Return, exactly and in full, the lines of the records below starting at the one with "Multi-Input combinational cell,212,1410,52.9" and ending at the one with "64.4 | 0.459 |", and no other lines.

====== Entries provided

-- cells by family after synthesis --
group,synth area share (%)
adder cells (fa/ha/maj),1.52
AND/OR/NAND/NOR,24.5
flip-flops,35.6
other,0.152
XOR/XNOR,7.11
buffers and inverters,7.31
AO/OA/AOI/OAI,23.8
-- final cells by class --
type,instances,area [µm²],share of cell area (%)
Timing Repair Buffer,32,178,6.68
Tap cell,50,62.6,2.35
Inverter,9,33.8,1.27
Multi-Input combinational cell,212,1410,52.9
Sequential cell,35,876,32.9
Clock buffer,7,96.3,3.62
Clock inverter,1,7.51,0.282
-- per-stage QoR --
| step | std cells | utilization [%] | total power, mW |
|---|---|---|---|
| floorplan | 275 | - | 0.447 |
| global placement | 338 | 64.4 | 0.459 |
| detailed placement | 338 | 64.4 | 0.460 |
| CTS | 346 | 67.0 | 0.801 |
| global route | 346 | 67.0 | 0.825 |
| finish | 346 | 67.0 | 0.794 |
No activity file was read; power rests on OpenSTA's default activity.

============

**Solution for this exercise**
Multi-Input combinational cell,212,1410,52.9
Sequential cell,35,876,32.9
Clock buffer,7,96.3,3.62
Clock inverter,1,7.51,0.282
-- per-stage QoR --
| step | std cells | utilization [%] | total power, mW |
|---|---|---|---|
| floorplan | 275 | - | 0.447 |
| global placement | 338 | 64.4 | 0.459 |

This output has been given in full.